PROJECT SUMMARY / ABSTRACT
Despite its centrality in anxiety- and trauma-related disorders, the avoidance of danger in the environment
requires new paradigms. Using the RDoC framework, the mental health field has sought to define circuit-
behavior relationships that may underlie psychiatric disorders. A central challenge in this process has been the
difficulty in identify clear links between threat computation and neural circuits. A further threat has been that
even when such links are apparent, as in predator avoidance, the translatability of these behavioral models
across species has been limited. Threat computation plays a central role in the genesis of anxiety- and trauma-
related disorders, yet we do not have a clear behavioral paradigm that enables us to precisely control the
perception of survival danger in the same way in mice and humans.
Here, we propose to develop a novel quantitative circuit neuroscience platform for studying the fear of heights.
Exposure to high places induces common patterns of peripheral arousal, avoidance, and distress across
species yet has been limited in its study in mice. Since physical height is experience through the visual system,
it can be precisely manipulated to induce artificial changes in threat perception that can influence behavior.
Most importantly, the exposure to heights is a stimulus which induces a threat of death across species. Thus,
we propose to establish a controllable model of aversion to visual heights as a new paradigm in the
translational circuit neuroscience of anxiety.
In order to do so, we will combine chemogenetics, fiber photometry, computational modeling of behavior, and a
virtual reality system to demonstrate the role of norepinephrine circuits in the fear of heights. This
comprehensive program is based on substantial preliminary data demonstrating that norepinephrine neurons in
the locus coeruleus are activated by elevation.
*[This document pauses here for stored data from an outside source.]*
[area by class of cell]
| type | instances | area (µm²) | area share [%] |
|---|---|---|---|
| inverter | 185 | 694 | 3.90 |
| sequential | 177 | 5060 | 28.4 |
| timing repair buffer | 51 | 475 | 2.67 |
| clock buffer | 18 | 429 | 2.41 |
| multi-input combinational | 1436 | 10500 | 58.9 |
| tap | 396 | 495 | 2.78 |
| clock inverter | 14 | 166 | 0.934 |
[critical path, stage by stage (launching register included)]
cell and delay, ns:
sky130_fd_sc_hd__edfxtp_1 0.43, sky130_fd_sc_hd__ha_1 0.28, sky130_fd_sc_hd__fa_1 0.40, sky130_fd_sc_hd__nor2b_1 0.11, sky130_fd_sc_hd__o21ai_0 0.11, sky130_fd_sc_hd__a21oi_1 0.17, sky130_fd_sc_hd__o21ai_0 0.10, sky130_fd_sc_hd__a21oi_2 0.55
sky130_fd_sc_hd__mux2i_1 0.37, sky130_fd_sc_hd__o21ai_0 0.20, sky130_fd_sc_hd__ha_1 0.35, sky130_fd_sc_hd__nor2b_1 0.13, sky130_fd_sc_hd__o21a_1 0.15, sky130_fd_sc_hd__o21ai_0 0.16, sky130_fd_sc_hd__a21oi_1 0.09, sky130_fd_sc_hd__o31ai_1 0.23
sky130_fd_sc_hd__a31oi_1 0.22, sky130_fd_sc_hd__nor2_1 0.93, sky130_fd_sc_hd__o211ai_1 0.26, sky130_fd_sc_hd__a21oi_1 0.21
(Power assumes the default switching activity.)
### config.mk
export PLATFORM = sky130hd
export DESIGN_NAME = jk_bank
export DESIGN_NICKNAME = d
export VERILOG_FILES = /design/src/rtl/jk_bank.sv
export SDC_FILE = /design/constraint.sdc
export NUM_CORES = 1
export LEC_CHECK = 0
export CORE_ASPECT_RATIO = 2
export CORE_UTILIZATION = 30
export DETAILED_ROUTE_END_ITERATION = 8
export DONT_BUFFER_PORTS = 1
export SLEW_MARGIN = 15
export SYNTH_ARGS = -nofsm -noshare
export SYNTH_HDL_FRONTEND = slang
export SYNTH_SLANG_ARGS = --single-unit
### constraint.sdc
create_clock -name clk -period 3.7 [get_ports clk]
set_clock_uncertainty 0.15 [all_clocks]
set_input_delay 0.74 -clock clk [delete_from_list [all_inputs] [get_ports clk]]
set_output_delay 0.74 -clock clk [all_outputs]
set_load 0.1 [all_outputs]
Furthermore, we will demonstrate the potential of the visual fear
of heights paradigm by manipulating the perceived distance from the ground in real time, thus enabling
unprecedented insights into the online computation of threat that is not possible with other fear-related
paradigms. Once established, this behavioral model will facilitate inference into circuit mechanisms of innate
threat that can for the first time be compared in both mice and humans.